Stories

Sanath Kumara, Sri Lanka

Thirty years ago, I was told I would only be able to walk with crutches

“Thirty years ago, I was told I would only be able to walk with crutches.” Sunath Kumara was only 16 when he had an accident and suffered severe injuries to his spinal cord.

Sanath was treated in the Rheumatology and Rehabilitation Hospital in Ragama, Sri Lanka. The hospital is one of the country’s leading facilities for rehabilitation of physically ‘differently abled’ people. It evolved to meet increased needs for rehabilitation after the onset of the civil conflict in the early 1980s resulted in huge numbers of survivors of landmines and improvised explosive devices seeking care.

The hospital’s main goal is to optimize and maintain physical, sensory, intellectual, psychological and social functions. Patients receive care from a team of 350 professionals which include medical staff and speech, occupational and physio therapists. One of the objectives is to enable patients to return to work.

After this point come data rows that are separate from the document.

// median
module median
#(
    parameter MEM_DATA_WIDTH = 32,
    parameter LUT_ADDR_WIDTH = 10,  
    parameter MEM_ADDR_WIDTH = 10,  
    parameter PIXEL_DATA_WIDTH = 8,
    parameter IMG_WIDTH  = 320,
    parameter IMG_HEIGHT = 320
)(
    input clk,  
    input rst_n,  
    input [31:0] word0,
    input [31:0] word1,
    input [31:0] word2,
    output [PIXEL_DATA_WIDTH-1:0] pixel1,
    output [PIXEL_DATA_WIDTH-1:0] pixel2,
    output [PIXEL_DATA_WIDTH-1:0] pixel3,
    output [PIXEL_DATA_WIDTH-1:0] pixel4,
    output [LUT_ADDR_WIDTH-1:0] raddr_a,
    output [LUT_ADDR_WIDTH-1:0] raddr_b,
    output [LUT_ADDR_WIDTH-1:0] raddr_c,
    output [MEM_ADDR_WIDTH-1:0] waddr
);
clock: 29.3 ns
lec_check: 0
cap_margin: 20
core_margin: 2
core_utilization: 41
slew_margin: 20
run.sh (not shown) runs the stock make flow with config.mk's settings and CLKGATE_MAP_FILE=.
==> next run, changes <==
--- a/flow/config.mk
+++ b/flow/config.mk
@@ -7,0 +8 @@
+export ABC_AREA = 1
@@ -10 +11,3 @@
-export CORE_UTILIZATION = 41
+export CORE_UTILIZATION = 72
+export CTS_CLUSTER_DIAMETER = 400
+export CTS_CLUSTER_SIZE = 93
==> flow/constraint.sdc (replaced) <==
create_clock -name core_clock -period 12.4 [get_ports {clk}]
set_input_delay 2.4800 -clock core_clock [delete_from_list [all_inputs] [get_ports {clk}]]
set_output_delay 2.4800 -clock core_clock [all_outputs]
set_load 0.01 [all_outputs]
Now the flow ended with an error in 3_5_place_dp (DPL-0038).
Synthesized area came out lower by 4.5%.
Synthesized cell count came out higher by 15%.
Die area drops by 45%.
==> next run, changes <==
--- a/flow/config.mk
+++ b/flow/config.mk
@@ -12,2 +12,2 @@
-export CTS_CLUSTER_DIAMETER = 400
-export CTS_CLUSTER_SIZE = 93
+export CTS_CLUSTER_DIAMETER = 66
+export CTS_CLUSTER_SIZE = 10
Result: The changed run aborted during 3_5_place_dp, error DPL-0038; synthesized cell count stays the same; die area is unchanged; synthesized area stays the same.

Being an athlete, albeit impaired, not only aided my recovery, it has transformed my life.

As part of his therapy, the staff at the hospital encouraged Sanath to take part in parathletic sports.

“Being an athlete, albeit impaired, not only aided my recovery, it has transformed my life,” he says. Sanath has taken part in the Asian Para Athletic Games both as a power lifter and on the basketball team. He regularly competes in sports events all over Sri Lanka, harvesting a clutch of medals. Wherever he goes, he sees himself as an ambassador for disabled people in sport.

When he’s not competing or training, Sanath works as a mechanic at the rehabilitation hospital repairing wheelchairs for the hospital’s patients. In the hospital’s workshops, ex-patients and hospital staff design and develop artificial devices like prosthetics to assist the movement of ‘differently abled’ people.

Without Sri Lanka’s free healthcare, I would have no idea what would have become of me.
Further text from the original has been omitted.